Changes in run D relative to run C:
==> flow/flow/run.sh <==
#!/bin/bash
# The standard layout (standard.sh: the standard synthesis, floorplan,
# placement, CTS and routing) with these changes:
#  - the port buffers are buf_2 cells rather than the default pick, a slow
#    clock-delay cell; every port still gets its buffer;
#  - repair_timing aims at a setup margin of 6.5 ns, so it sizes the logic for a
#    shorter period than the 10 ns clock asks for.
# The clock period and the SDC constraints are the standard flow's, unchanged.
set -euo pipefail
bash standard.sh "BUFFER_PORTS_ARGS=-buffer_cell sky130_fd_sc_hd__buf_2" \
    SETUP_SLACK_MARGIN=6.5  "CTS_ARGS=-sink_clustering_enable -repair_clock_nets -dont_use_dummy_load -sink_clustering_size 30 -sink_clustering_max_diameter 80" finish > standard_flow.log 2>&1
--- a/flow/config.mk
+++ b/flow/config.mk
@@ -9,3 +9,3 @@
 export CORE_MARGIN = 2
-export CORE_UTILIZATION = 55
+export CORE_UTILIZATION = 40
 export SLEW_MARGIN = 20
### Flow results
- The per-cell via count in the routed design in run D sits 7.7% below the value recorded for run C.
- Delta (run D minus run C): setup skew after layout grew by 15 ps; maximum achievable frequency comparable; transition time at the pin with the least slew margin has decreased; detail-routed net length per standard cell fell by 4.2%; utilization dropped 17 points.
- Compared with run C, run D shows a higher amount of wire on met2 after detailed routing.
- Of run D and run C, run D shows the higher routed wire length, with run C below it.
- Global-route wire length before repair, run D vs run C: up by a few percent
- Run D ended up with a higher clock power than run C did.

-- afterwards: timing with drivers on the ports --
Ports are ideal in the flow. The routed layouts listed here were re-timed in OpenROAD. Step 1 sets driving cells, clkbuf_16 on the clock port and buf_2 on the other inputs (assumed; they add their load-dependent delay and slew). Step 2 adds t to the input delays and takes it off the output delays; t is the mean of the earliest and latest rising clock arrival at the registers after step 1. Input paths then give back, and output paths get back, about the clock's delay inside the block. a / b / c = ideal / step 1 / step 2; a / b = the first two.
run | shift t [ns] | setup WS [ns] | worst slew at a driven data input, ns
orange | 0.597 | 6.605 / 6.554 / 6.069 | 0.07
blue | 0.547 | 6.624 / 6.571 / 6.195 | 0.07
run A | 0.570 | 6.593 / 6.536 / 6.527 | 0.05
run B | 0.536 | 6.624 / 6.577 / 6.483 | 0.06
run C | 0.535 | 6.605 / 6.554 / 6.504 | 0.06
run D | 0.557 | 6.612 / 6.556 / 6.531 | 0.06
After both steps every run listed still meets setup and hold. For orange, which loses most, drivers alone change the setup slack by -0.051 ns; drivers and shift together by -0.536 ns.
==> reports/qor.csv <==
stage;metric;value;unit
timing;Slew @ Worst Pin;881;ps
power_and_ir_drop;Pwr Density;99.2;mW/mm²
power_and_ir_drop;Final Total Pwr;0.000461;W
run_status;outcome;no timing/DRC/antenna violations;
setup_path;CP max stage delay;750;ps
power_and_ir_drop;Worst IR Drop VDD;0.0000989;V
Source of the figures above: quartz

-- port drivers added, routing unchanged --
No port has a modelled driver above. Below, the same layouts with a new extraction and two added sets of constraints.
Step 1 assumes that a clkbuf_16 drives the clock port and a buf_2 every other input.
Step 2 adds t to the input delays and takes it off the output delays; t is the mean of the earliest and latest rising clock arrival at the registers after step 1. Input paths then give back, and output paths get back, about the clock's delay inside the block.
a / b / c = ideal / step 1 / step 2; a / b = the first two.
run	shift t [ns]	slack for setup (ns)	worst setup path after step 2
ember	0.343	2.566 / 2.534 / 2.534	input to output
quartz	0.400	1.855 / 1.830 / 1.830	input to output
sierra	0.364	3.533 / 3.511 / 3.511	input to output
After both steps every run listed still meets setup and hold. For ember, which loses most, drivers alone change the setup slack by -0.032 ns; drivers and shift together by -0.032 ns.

★ ★ ★ ★ ★

_Required action_: The lines in the entries above that carry the word "orange" must be copied.

_Expected answer_:
orange | 0.597 | 6.605 / 6.554 / 6.069 | 0.07
After both steps every run listed still meets setup and hold. For orange, which loses most, drivers alone change the setup slack by -0.051 ns; drivers and shift together by -0.536 ns.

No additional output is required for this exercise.